$ cat config.mk
export PLATFORM = sky130hd
export DESIGN_NAME = fetch_npc_unit_flat
export DESIGN_NICKNAME = d
export VERILOG_FILES = /design/src/rtl/fetch_npc_unit_if.sv /design/src/rtl/fetch_npc_unit.sv /design/src/flat_wrapper.sv
export SDC_FILE = /design/constraint.sdc
export NUM_CORES = 1
export LEC_CHECK = 0
export ABC_AREA = 1
export ABC_CLOCK_PERIOD_IN_PS = 3800
export BUFFER_PORTS_ARGS = -buffer_cell sky130_fd_sc_hd__buf_2
export CORE_MARGIN = 3
export CORE_UTILIZATION = 25
export CTS_CLUSTER_SIZE = 24
export DETAILED_ROUTE_END_ITERATION = 16
export SLEW_MARGIN = 10
export SYNTH_ARGS = -nofsm -noshare
export SYNTH_HDL_FRONTEND = slang
export SYNTH_SLANG_ARGS = --single-unit
$ cat constraint.sdc
create_clock -name clk -period 3.8 [get_ports clk]
set_clock_uncertainty 0.15 [all_clocks]
set_input_delay 0.76 -clock clk [delete_from_list [all_inputs] [get_ports clk]]
set_output_delay 0.76 -clock clk [all_outputs]
set_load 0.1 [all_outputs]
$ cat src/rtl/fetch_npc_unit_if.sv
`default_nettype none
// ============================================================================
// Module      : fetch_npc_unit_if
// Description : Bundle of the fetch-stage signals: hazard stall, D-stage
//               next-PC controls, instruction-memory bus and F/D outputs.
//               master = fetch unit side, slave = pipeline/memory side.
// Revision    : 1.0 - initial release
// ============================================================================
interface fetch_npc_unit_if;
  // Hazard unit
  logic        i_stall;
  // D-stage next-PC controls
  logic [1:0]  i_npc_sel;
  logic        i_br_taken_d;
  logic [31:0] i_imm32_d;
  logic [25:0] i_instr_index_d;
  logic [31:0] i_rs_data_d;
  // Instruction memory
  logic [31:0] o_im_addr;
  logic [31:0] i_im_rdata;
  // F/D pipeline register
  logic [31:0] o_instr_d;
  logic [31:0] o_pc_d;
  logic [31:0] o_pc8_d;
  logic        o_valid_d;
  logic        o_fetch_fault_d;

  modport master (
    input  i_stall, i_npc_sel, i_br_taken_d, i_imm32_d, i_instr_index_d,
           i_rs_data_d, i_im_rdata,
    output o_im_addr, o_instr_d, o_pc_d, o_pc8_d, o_valid_d, o_fetch_fault_d
  );

  modport slave (
    output i_stall, i_npc_sel, i_br_taken_d, i_imm32_d, i_instr_index_d,
           i_rs_data_d, i_im_rdata,
    input  o_im_addr, o_instr_d, o_pc_d, o_pc8_d, o_valid_d, o_fetch_fault_d
  );
endinterface : fetch_npc_unit_if
`default_nettype wire

$ cat src/rtl/fetch_npc_unit.sv
`default_nettype none
// ============================================================================
// Module      : fetch_npc_unit
// Description : MIPS fetch stage with next-PC selection. Holds PC_F, drives
//               the instruction-memory address, checks fetch legality and
//               registers the fetched word into the F/D register.
//               Optional macro IFU_DELAY_SLOT_EN: when defined, the
//               instruction in F on a redirect is kept as the delay slot;
//               when undefined, that slot is flushed to an invalid nop.
// Revision    : 1.0 - initial release
// ============================================================================
module fetch_npc_unit #(
  parameter logic [31:0] RESET_PC = 32'h0000_3000,
  parameter logic [31:0] IM_LO    = 32'h0000_3000,
  parameter logic [31:0] IM_HI    = 32'h0000_6ffc
) (
  input  wire logic          clk,
  input  wire logic          reset,   // synchronous, active-low
  fetch_npc_unit_if.master   bus
);

  localparam logic [1:0]  c_SEL_SEQ    = 2'b00;
  localparam logic [1:0]  c_SEL_BRANCH = 2'b01;
  localparam logic [1:0]  c_SEL_JUMP   = 2'b10;
  localparam logic [1:0]  c_SEL_REG    = 2'b11;
  localparam logic [31:0] c_NOP        = 32'h0000_0000;

  // Architectural state: PC in F and the F/D pipeline register
  logic [31:0] r_pc_f;
  logic [31:0] r_instr_d;
  logic [31:0] r_pc_d;
  logic        r_valid_d;
  logic        r_fault_d;

  // Next-PC datapath
  logic [31:0] w_pc_d_plus4;
  logic [31:0] w_pc_f_plus4;
  logic [31:0] w_br_target;
  logic [31:0] w_j_target;
  logic [31:0] w_target;
  logic        w_redirect;
  logic [31:0] w_npc;

  // Fetch legality and F/D load values
  logic        w_fault_f;
  logic [31:0] w_fd_instr;
  logic [31:0] w_fd_pc;
  logic        w_fd_valid;
  logic        w_fd_fault;

  // Targets are all derived from the instruction sitting in D (pc_d)
  assign w_pc_d_plus4 = r_pc_d + 32'd4;
  assign w_pc_f_plus4 = r_pc_f + 32'd4;
  assign w_br_target  = w_pc_d_plus4 + (bus.i_imm32_d << 2);
  assign w_j_target   = {w_pc_d_plus4[31:28], bus.i_instr_index_d, 2'b00};

  // Select redirect target and decide whether a redirect happens
  always_comb begin
    w_target   = w_pc_f_plus4;
    w_redirect = 1'b0;
    case (bus.i_npc_sel)
      c_SEL_BRANCH: begin
        w_target   = w_br_target;
        w_redirect = bus.i_br_taken_d;
      end
      c_SEL_JUMP: begin
        w_target   = w_j_target;
        w_redirect = 1'b1;
      end
      c_SEL_REG: begin
        w_target   = bus.i_rs_data_d;
        w_redirect = 1'b1;
      end
      c_SEL_SEQ: begin
        w_target   = w_pc_f_plus4;
        w_redirect = 1'b0;
      end
      default: begin
        w_target   = w_pc_f_plus4;
        w_redirect = 1'b0;
      end
    endcase
  end

  assign w_npc = w_redirect ? w_target : w_pc_f_plus4;

  // A fetch is illegal if misaligned or outside the instruction window
  assign w_fault_f = (r_pc_f[1:0] != 2'b00) || (r_pc_f < IM_LO) || (r_pc_f > IM_HI);

  // Build the F/D load values; a faulted fetch becomes a valid, flagged nop
  always_comb begin
    w_fd_instr = w_fault_f ? c_NOP : bus.i_im_rdata;
    w_fd_pc    = r_pc_f;
    w_fd_valid = 1'b1;
    w_fd_fault = w_fault_f;
`ifdef IFU_DELAY_SLOT_EN
    // Delay slot: the instruction in F is kept even when redirecting
`else
    // No delay slot: the wrong-path instruction in F is squashed
    if (w_redirect) begin
      w_fd_instr = c_NOP;
      w_fd_valid = 1'b0;
      w_fd_fault = 1'b0;
    end
`endif
  end

  // PC and F/D update: reset > stall > redirect/sequential
  always_ff @(posedge clk) begin
    if (!reset) begin
      r_pc_f    <= RESET_PC;
      r_instr_d <= c_NOP;
      r_pc_d    <= RESET_PC;
      r_valid_d <= 1'b0;
      r_fault_d <= 1'b0;
    end else if (!bus.i_stall) begin
      r_pc_f    <= w_npc;
      r_instr_d <= w_fd_instr;
      r_pc_d    <= w_fd_pc;
      r_valid_d <= w_fd_valid;
      r_fault_d <= w_fd_fault;
    end
  end

  assign bus.o_im_addr       = r_pc_f;
  assign bus.o_instr_d       = r_instr_d;
  assign bus.o_pc_d          = r_pc_d;
  assign bus.o_pc8_d         = r_pc_d + 32'd8;
  assign bus.o_valid_d       = r_valid_d;
  assign bus.o_fetch_fault_d = r_fault_d;

endmodule : fetch_npc_unit
`default_nettype wire

$ cat src/flat_wrapper.sv
// flat-port wrapper written by rule: the top's interface ports become plain ports
module fetch_npc_unit_flat 
#(
  parameter logic [31:0] RESET_PC = 32'h0000_3000,
  parameter logic [31:0] IM_LO    = 32'h0000_3000,
  parameter logic [31:0] IM_HI    = 32'h0000_6ffc
)
  (clk, reset, bus_i_stall, bus_i_npc_sel, bus_i_br_taken_d, bus_i_imm32_d, bus_i_instr_index_d, bus_i_rs_data_d, bus_i_im_rdata, bus_o_im_addr, bus_o_instr_d, bus_o_pc_d, bus_o_pc8_d, bus_o_valid_d, bus_o_fetch_fault_d);
  fetch_npc_unit_if bus_i ();
  input  wire logic clk;
  input  wire logic reset;
  input wire logic [$bits(bus_i.i_stall)-1:0] bus_i_stall;
  input wire logic [$bits(bus_i.i_npc_sel)-1:0] bus_i_npc_sel;
  input wire logic [$bits(bus_i.i_br_taken_d)-1:0] bus_i_br_taken_d;
  input wire logic [$bits(bus_i.i_imm32_d)-1:0] bus_i_imm32_d;
  input wire logic [$bits(bus_i.i_instr_index_d)-1:0] bus_i_instr_index_d;
  input wire logic [$bits(bus_i.i_rs_data_d)-1:0] bus_i_rs_data_d;
  input wire logic [$bits(bus_i.i_im_rdata)-1:0] bus_i_im_rdata;
  output wire logic [$bits(bus_i.o_im_addr)-1:0] bus_o_im_addr;
  output wire logic [$bits(bus_i.o_instr_d)-1:0] bus_o_instr_d;
  output wire logic [$bits(bus_i.o_pc_d)-1:0] bus_o_pc_d;
  output wire logic [$bits(bus_i.o_pc8_d)-1:0] bus_o_pc8_d;
  output wire logic [$bits(bus_i.o_valid_d)-1:0] bus_o_valid_d;
  output wire logic [$bits(bus_i.o_fetch_fault_d)-1:0] bus_o_fetch_fault_d;
  assign bus_i.i_stall = bus_i_stall;
  assign bus_i.i_npc_sel = bus_i_npc_sel;
  assign bus_i.i_br_taken_d = bus_i_br_taken_d;
  assign bus_i.i_imm32_d = bus_i_imm32_d;
  assign bus_i.i_instr_index_d = bus_i_instr_index_d;
  assign bus_i.i_rs_data_d = bus_i_rs_data_d;
  assign bus_i.i_im_rdata = bus_i_im_rdata;
  assign bus_o_im_addr = bus_i.o_im_addr;
  assign bus_o_instr_d = bus_i.o_instr_d;
  assign bus_o_pc_d = bus_i.o_pc_d;
  assign bus_o_pc8_d = bus_i.o_pc8_d;
  assign bus_o_valid_d = bus_i.o_valid_d;
  assign bus_o_fetch_fault_d = bus_i.o_fetch_fault_d;
  fetch_npc_unit #(.RESET_PC(RESET_PC), .IM_LO(IM_LO), .IM_HI(IM_HI)) u_core (.clk(clk), .reset(reset), .bus(bus_i));
endmodule
==> results of run 1 <==
## cell type report
type,count,area [µm²],share of cell area [%]
flip-flops and latches,98,2000,17.3
repair buffers,299,1620,14.0
clock inverters,5,42.5,0.367
multi-input cells,1155,6300,54.4
clock buffers,10,250,2.16
inverters,212,796,6.87
well taps,455,569,4.92
## worst max-delay path: stages, from the launching register on
cell and delay, ns:
dfxtp_4 0.35, buf_4 0.13, inv_1 0.13, nor2_1 0.28, inv_1 0.21, nor3_1 0.31, buf_4 0.19, nand2_1 0.11
xor2_4 0.15, buf_2 0.44
## cells by family after synthesis
family,share of synthesized area [%]
AO/OA/AOI/OAI,13.9
buffers and inverters,11.7
XOR/XNOR,6.35
adder cells (fa/ha/maj),5.24
multiplexers,0.112
flip-flops,21.9
AND/OR/NAND/NOR,40.9
## what timing repair did
| action | 4_1_cts | 5_1_grt |
|---|---|---|
| resized for setup | 0 | 16 |
| buffers inserted | 0 | 2 |
| endpoints found under the setup margin | 0 | 12 |
## power breakdown
group	total (W)	switching [W]	internal [W]
Clock	0.000965	0.000474	0.000491
Combinational	0.00152	0.00116	0.000362
Sequential	0.00116	0.0000824	0.00108
Total	0.00365	0.00171	0.00193
## state kept, by name (all words and copies together) (netlist names)
register / flops
u_core.bus.o_valid_d: 1
u_core.bus.o_instr_d: 32
u_core.bus.o_im_addr: 32
u_core.bus.o_pc_d: 32
u_core.bus.o_fetch_fault_d: 1
## how the worst min path moves through the flow
stage,start,endpoint,slack [ns],depth (start not counted)
after floorplan,u_core.bus.o_pc_d[4]$_SDFFE_PN0N_,u_core.bus.o_pc_d[4]$_SDFFE_PN0N_,0.55,2
after CTS,u_core.bus.o_instr_d[24]$_SDFFE_PN0N_,u_core.bus.o_instr_d[24]$_SDFFE_PN0N_,0.32,2
after detailed placement,u_core.bus.o_instr_d[24]$_SDFFE_PN0N_,u_core.bus.o_instr_d[24]$_SDFFE_PN0N_,0.31,2
after global routing,u_core.bus.o_instr_d[23]$_SDFFE_PN0N_,u_core.bus.o_instr_d[23]$_SDFFE_PN0N_,0.34,2
final,u_core.bus.o_instr_d[24]$_SDFFE_PN0N_,u_core.bus.o_instr_d[24]$_SDFFE_PN0N_,0.31,2
after global placement,u_core.bus.o_instr_d[24]$_SDFFE_PN0N_,u_core.bus.o_instr_d[24]$_SDFFE_PN0N_,0.30,2
## cells in the final DEF (no fill, tap or decap), types with 3 or more instances in the layout
| master | n |
|---|---|
| nor4_1 | 3 |
| a22o_1 | 4 |
| and2_1 | 6 |
| xor2_1 | 36 |
| a221oi_1 | 3 |
| nor2_2 | 15 |
| nor3_2 | 8 |
| a21oi_1 | 94 |
| dfxtp_4 | 4 |
| nand3_2 | 22 |
| nand2_1 | 484 |
| o2111ai_1 | 4 |
| buf_4 | 43 |
| xnor2_1 | 7 |
| nor2_1 | 115 |
| ha_1 | 33 |
| o211ai_1 | 5 |
| inv_2 | 6 |
| xor2_4 | 7 |
| nand4_1 | 19 |
| a21oi_2 | 24 |
| buf_2 | 255 |
| dfxtp_1 | 74 |
| nor2_4 | 5 |
| o22ai_1 | 7 |
| or2_2 | 3 |
| nand3_1 | 116 |
| o21ai_0 | 65 |
| xor2_2 | 15 |
| dfxtp_2 | 20 |
| clkbuf_16 | 10 |
| inv_1 | 205 |
| nor3_1 | 30 |
## metal layers
layer,up-vias,global-route usage [%]
li1,5340,-
met2,448,34.0
met3,51,3.74
met4,0,5.55
met1,5018,28.9
met5,-,0
## metrics by stage
step                TNS [ns]  instance area, µm²  worst slack, ns
floorplan                  0                9270         0.000128
global placement           0               11200            0.223
detailed placement         0               11200            0.190
CTS                        0               11500            0.138
global route         -0.0433               11600          -0.0381
finish                     0               11600            0.199
==> results by group, run 1 <==
Outcome
  – Outcome: finished, final reports clean

Finish
  – Layout area overhead: 29.1%
  – Layout Utilization: 33.1%
  – # diodes: 0
  – Final net count: 1940
  – Share of layout cells above drive strength 1: 25.4%
  – Final cell count without fillers: 2234
  – Fill cells: 3985

Clock tree
  – Number of CTS-inserted buffers: 9
  – Clk pin slew, worst setup/hold paths: 0.08 ns
  – # hold bufs at CTS: 0
  – Max Buffers Root-to-Sink: 2
  – Worst-Skew Late Latency: 0.38 ns
  – Sink Count: 98
  – CTS tree: built
  – H-tree levels: 3
  – Clock Tree Root: clkbuf_16

Place
  – Placed cells: 2217
  – IO Port Bufs: 255
  – Final Wtd Congestion: 0.949
  – Post-DP HPWL: 34300 µm

Route
  – Vias per std cell: 4.86
  – Initial DRC count: 803
  – Number of nets still failing antenna checks after routing: 0
  – Routed wire length per instance: 18.5 µm
  – WL final: 41400 µm
  – Met3 routed WL: 3150 µm
  – Post-Route M1 WL: 18500 µm
  – Wire length on met2: 18800 µm
  – Via Count: 10900
  – Remaining DRCs: 0
  – Max layer used: met4
  – Drt pass-1 iters: 7

Floorplanning
  – Die Height: 195 µm
  – Die outline width: 195 µm
  – Die area: 0.0382 mm²
  – FP Rows: 68
  – Core area: 0.0350 mm²
  – Initial core utilization: 25.7%
  – I/O Pins: 258

Global route
  – First-pass GRT wire length: 62100 µm
  – Largest net degree at the start of global routing: 52
  – Vias in the first global route: 10500
  – Initial antenna violation count: 0
  – Total GRT Usage: 21.0%
  – Grt ovf: 0

Critical path
  – CP required: 2.89 ns
  – Critical path endpoint category: output port
  – CP Capture Point: bus_o_pc8_d[26]
  – Critical path class: flip-flop to output port
  – Critical R2R Launch: u_core.bus.o_pc_d[7]$_SDFFE_PN0N_
  – CP startpoint: u_core.bus.o_pc_d[3]$_SDFFE_PN0N_
  – Reg2Reg Setup Slack: 0.29 ns
  – CP startpoint kind: flip-flop
  – Worst Reg2Reg Path Length in Cells: 16
  – RR Endpoint: u_core.bus.o_im_addr[14]$_SDFFE_PN0N_
  – Critical Path AT: 2.69 ns
  – Worst-path maximum fanout: 4

STA
  – Final Cycle Share: 94.8%
  – Hold WS: 0.313 ns
  – Tmin final: 3.60 ns
  – Measured slew at the worst slew-check pin: 0.727 ns
  – Final hold viol count: 0
  – Pins Over Slew Limit: 0
  – Fmax: 278 MHz
  – # setup viols final: 0
  – RSZ-0062 raised after global routing: true
  – Slew Limit Headroom: 51.5%

Yosys
  – Netlist Area Pre-Place: 0.00897 mm²
  – Synth cell count leaders: 484 x nand2_1, 205 x inv_1, 123 x nor2_1
  – Most common flop cell mapped by yosys: dfxtp_1
  – Top cell type by total area after synthesis: dfxtp_1
  – Post-Syn Area per Cell: 5.91 µm²
  – Top cells by area, synth: dfxtp_1 22%, nand2_1 20%, inv_1 8.6%
  – Most frequent cell after synthesis: nand2_1
  – Count of different cell masters after synthesis: 48
  – Post-synth EDFFs: 0
  – FF+latch count, synth: 98
  – Asr flop ratio synth: 0%
  – Sequential-to-total area share from yosys stat: 21.9%
  – Synth warn: 0
  – Synthesized Nets: 1683
  – Syn Inst Count: 1518
  – Top-area cell type share of the netlist area: 21.9%

Power
  – Peak supply drop: 217 µV
  – Power per Cell Area: 315 mW/mm²
  – Leakage: 5.45 nW
  – Power, Total: 0.00365 W

Flow run
  – Max-Cap Viols: 0

Worst hold path
  – Min-Delay Path Class: flip-flop to flip-flop
Power figures use the tool's default switching activity.
==> run 2: changes to the inputs <==
ABC_AREA = 0   (was 1)
CAP_MARGIN = 0   (was not set)
==> run 2 against run 1 <==
  * Cell count is 27% lower
  * Core utilization up 3.0 points
  * Sequential share of layout area increased by 2.0 points
  * First-iteration DRC count down 20%
  * Highest routed layer is now met5
  * Global-route usage down 2.6 points
  * Critical endpoint is now u_core.bus.o_im_addr[30]$_SDFFE_PN0N_
  * Non-clock buffer count is 44 higher
  * Total power down 13%
  * Area after synthesis is 16% lower
  * Routed wire length shrank 25%
  * Die area down 16%
==> results by group, run 2 <==
Clock tree
  – CTS tree: built
  – Max Buffers Root-to-Sink: 2
  – # hold bufs at CTS: 0
  – Worst-Skew Late Latency: 0.36 ns
  – Sink Count: 98
  – Clk pin slew, worst setup/hold paths: 0.08 ns
  – Clock Tree Root: clkbuf_16
  – H-tree levels: 3
  – Number of CTS-inserted buffers: 9

Power
  – Power, Total: 0.00316 W
  – Leakage: 4.95 nW
  – Power per Cell Area: 300 mW/mm²
  – Peak supply drop: 230 µV

STA
  – Fmax: 264 MHz
  – # setup viols final: 0
  – Final Cycle Share: 99.8%
  – Pins Over Slew Limit: 0
  – Measured slew at the worst slew-check pin: 0.977 ns
  – Tmin final: 3.79 ns
  – Slew Limit Headroom: 34.9%
  – Final hold viol count: 0
  – RSZ-0062 raised after global routing: true

Route
  – Wire length on met2: 14100 µm
  – Routed wire length per instance: 19.1 µm
  – Number of nets still failing antenna checks after routing: 0
  – Vias per std cell: 5.11
  – WL final: 31200 µm
  – Remaining DRCs: 0
  – Max layer used: met5
  – Initial DRC count: 642
  – Via Count: 8361
  – Drt pass-1 iters: 5
  – Met3 routed WL: 2350 µm
  – Post-Route M1 WL: 14100 µm

Finish
  – Most common cell after layout, fill and taps aside: buf_2
  – # diodes: 0
  – Share of layout cells above drive strength 1: 38.1%
  – Final net count: 1413
  – Post-route cell area: 0.0105 mm²
  – Layout area overhead: 40.0%
  – Commonest cells after routing, fill and taps aside: 252 x buf_2, 126 x nor2_1, 88 x buf_4
  – Fill cells: 3125

Yosys
  – Most common flop cell mapped by yosys: dfxtp_1
  – Most frequent cell after synthesis: nor2_1
  – Top cells by area, synth: dfxtp_1 26%, nor2_1 6.4%, xnor2_1 6.2%
  – Post-Syn Area per Cell: 7.80 µm²
  – Synthesized Nets: 1130
  – Post-synth EDFFs: 0
  – Asr flop ratio synth: 0%
  – Top cell type by total area after synthesis: dfxtp_1
  – FF+latch count, synth: 98
  – Netlist Area Pre-Place: 0.00753 mm²
  – Synth warn: 0
  – Top-area cell type share of the netlist area: 26.1%
  – Synth cell count leaders: 129 x nor2_1, 98 x dfxtp_1, 86 x nand2_1
  – Syn Inst Count: 965
  – Count of different cell masters after synthesis: 70
  – Sequential-to-total area share from yosys stat: 26.1%

Global route
  – Vias in the first global route: 8177
  – Total GRT Usage: 18.5%
  – First-pass GRT wire length: 47500 µm
  – Largest net degree at the start of global routing: 81
  – Initial antenna violation count: 4
  – Grt ovf: 0

Floorplanning
  – FP Rows: 62
  – Die outline width: 180 µm
  – Initial core utilization: 25.8%
  – Die area: 0.0322 mm²
  – Core area: 0.0292 mm²
  – I/O Pins: 258
  – Die Height: 180 µm

Worst hold path
  – Hold Path End: u_core.bus.o_valid_d$_SDFFE_PN0N_
  – Hold_sp: u_core.bus.o_valid_d$_SDFFE_PN0N_
  – Min-Delay Path Class: flip-flop to flip-flop
  – Worst Hold Path Cells: 2

Critical path
  – Critical Path AT: 3.89 ns
  – CP startpoint kind: flip-flop
  – RR Endpoint: u_core.bus.o_im_addr[30]$_SDFFE_PN0N_
  – Critical path class: flip-flop to flip-flop
  – Worst-path maximum fanout: 3
  – Worst Reg2Reg Path Length in Cells: 17
  – Critical R2R Launch: u_core.bus.o_pc_d[3]$_SDFFE_PN0N_
  – Reg2Reg Setup Slack: 0.009 ns
  – CP required: 3.90 ns
  – Critical path endpoint category: flip-flop

Place
  – Final Wtd Congestion: 0.880
  – IO Port Bufs: 255
  – Post-DP HPWL: 24000 µm
  – Dpl cell area: 0.0100 mm²

Outcome
  – Outcome: finished, final reports clean

Flow run
  – Max-Cap Viols: 0
run 2: changes by cell type in the layout (fill, tap and decap cells not counted), moves of 18 or more:
cell     previous run  this run
a21oi_2            24         6
nand3_1           116        30
mux2i_1             1        46
inv_1             205         9
buf_4              43        88
xnor2_1             7        38
o21ai_0            65        36
a21oi_1            94        51
a22oi_1             1        34
nand2_1           484        81
nand3_2            22         2
run 2: metrics by stage:
stage	TNS [ns]	util [%]	instances	hold slack, ns	worst slack [ns]
after floorplan	-0.399	-	965	0.541	-0.154
after global placement	-0.0385	34.3	1611	0.302	-0.0296
after detailed placement	-0.129	34.3	1611	0.326	-0.0888
after CTS	-0.0361	35.4	1630	0.344	-0.0361
after global routing	-0.189	36.1	1637	0.395	-0.107
final	0	36.1	1637	0.339	0.00942
run 2: worst max path at each step:
stage / end / startpoint / slack, ns / cells past startpoint
2_1_floorplan: u_core.bus.o_im_addr[30]$_SDFFE_PN0N_ / u_core.bus.o_pc_d[14]$_SDFFE_PN0N_ / -0.15 / 16
3_3_place_gp: u_core.bus.o_im_addr[30]$_SDFFE_PN0N_ / u_core.bus.o_pc_d[3]$_SDFFE_PN0N_ / -0.03 / 16
3_5_place_dp: u_core.bus.o_im_addr[30]$_SDFFE_PN0N_ / u_core.bus.o_pc_d[3]$_SDFFE_PN0N_ / -0.09 / 16
4_1_cts: u_core.bus.o_im_addr[30]$_SDFFE_PN0N_ / u_core.bus.o_pc_d[7]$_SDFFE_PN0N_ / -0.04 / 14
5_1_grt: u_core.bus.o_im_addr[30]$_SDFFE_PN0N_ / u_core.bus.o_pc_d[3]$_SDFFE_PN0N_ / -0.11 / 17
6_report: u_core.bus.o_im_addr[30]$_SDFFE_PN0N_ / u_core.bus.o_pc_d[3]$_SDFFE_PN0N_ / 0.009 / 17
run 2: critical path: stages, from the launching register on:
cell and delay, ns:
dfxtp_4 0.37, ha_4 0.15, nand2_4 0.06, nor4_4 0.23, buf_4 0.19, nand2_4 0.08, nor2_4 0.14, nand4_1 0.15
xnor2_2 0.19, ha_1 0.36, a21oi_2 0.20, o21ai_2 0.10, nand3_1 0.10, a21oi_1 0.07, a31o_2 0.21, mux4_2 0.43
or2_0 0.23, o31a_1 0.27
run 2: per-layer routing:
layer	GRT usage, %	vias to the layer above
li1	-	4048
met1	24.9	3935
met5	0	-
met2	29.5	331
met4	4.52	8
met3	4.81	39
run 2: timing repair:
action                     CTS  global route
pin swaps                    3            18
setup endpoints to repair    3            10
resized for setup            5            31
setup buffers                3             7
run 2: cell families after synthesis:
family,Yosys count,share of synthesized area (%)
simple gates,365,23.5
compound gates,231,20.5
flops,98,26.1
xor+xnor,87,10.1
buf+inv,82,4.32
mux,65,9.26
fa+ha+maj,37,6.25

-------------------------

# Problem details
In the listing above, reproduce the first line and each one after it through the line that contains "export VERILOG_FILES = /design/src/rtl/fetch_npc_unit_if.sv".

# Result of this exercise
$ cat config.mk
export PLATFORM = sky130hd
export DESIGN_NAME = fetch_npc_unit_flat
export DESIGN_NICKNAME = d
export VERILOG_FILES = /design/src/rtl/fetch_npc_unit_if.sv /design/src/rtl/fetch_npc_unit.sv /design/src/flat_wrapper.sv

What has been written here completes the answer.